Task item | Quote the data below in full, please, without altering anything.

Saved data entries
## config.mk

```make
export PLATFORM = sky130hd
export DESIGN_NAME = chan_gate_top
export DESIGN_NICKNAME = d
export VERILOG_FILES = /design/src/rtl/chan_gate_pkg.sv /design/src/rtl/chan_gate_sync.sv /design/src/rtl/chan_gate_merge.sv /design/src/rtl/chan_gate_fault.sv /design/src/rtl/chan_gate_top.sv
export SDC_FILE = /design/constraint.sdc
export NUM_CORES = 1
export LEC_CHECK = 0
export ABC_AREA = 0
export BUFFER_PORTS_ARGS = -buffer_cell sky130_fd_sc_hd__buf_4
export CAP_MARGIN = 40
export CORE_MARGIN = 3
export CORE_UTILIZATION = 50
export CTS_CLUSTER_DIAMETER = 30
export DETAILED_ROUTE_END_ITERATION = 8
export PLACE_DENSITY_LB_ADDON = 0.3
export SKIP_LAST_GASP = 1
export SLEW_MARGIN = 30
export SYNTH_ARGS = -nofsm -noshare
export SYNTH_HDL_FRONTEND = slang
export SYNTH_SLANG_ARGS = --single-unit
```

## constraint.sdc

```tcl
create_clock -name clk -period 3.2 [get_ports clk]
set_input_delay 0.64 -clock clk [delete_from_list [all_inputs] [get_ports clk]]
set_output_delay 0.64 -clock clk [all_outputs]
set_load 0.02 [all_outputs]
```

The answer |
## config.mk

```make
export PLATFORM = sky130hd
export DESIGN_NAME = chan_gate_top
export DESIGN_NICKNAME = d
export VERILOG_FILES = /design/src/rtl/chan_gate_pkg.sv /design/src/rtl/chan_gate_sync.sv /design/src/rtl/chan_gate_merge.sv /design/src/rtl/chan_gate_fault.sv /design/src/rtl/chan_gate_top.sv
export SDC_FILE = /design/constraint.sdc
export NUM_CORES = 1
export LEC_CHECK = 0
export ABC_AREA = 0
export BUFFER_PORTS_ARGS = -buffer_cell sky130_fd_sc_hd__buf_4
export CAP_MARGIN = 40
export CORE_MARGIN = 3
export CORE_UTILIZATION = 50
export CTS_CLUSTER_DIAMETER = 30
export DETAILED_ROUTE_END_ITERATION = 8
export PLACE_DENSITY_LB_ADDON = 0.3
export SKIP_LAST_GASP = 1
export SLEW_MARGIN = 30
export SYNTH_ARGS = -nofsm -noshare
export SYNTH_HDL_FRONTEND = slang
export SYNTH_SLANG_ARGS = --single-unit
```

## constraint.sdc

```tcl
create_clock -name clk -period 3.2 [get_ports clk]
set_input_delay 0.64 -clock clk [delete_from_list [all_inputs] [get_ports clk]]
set_output_delay 0.64 -clock clk [all_outputs]
set_load 0.02 [all_outputs]
```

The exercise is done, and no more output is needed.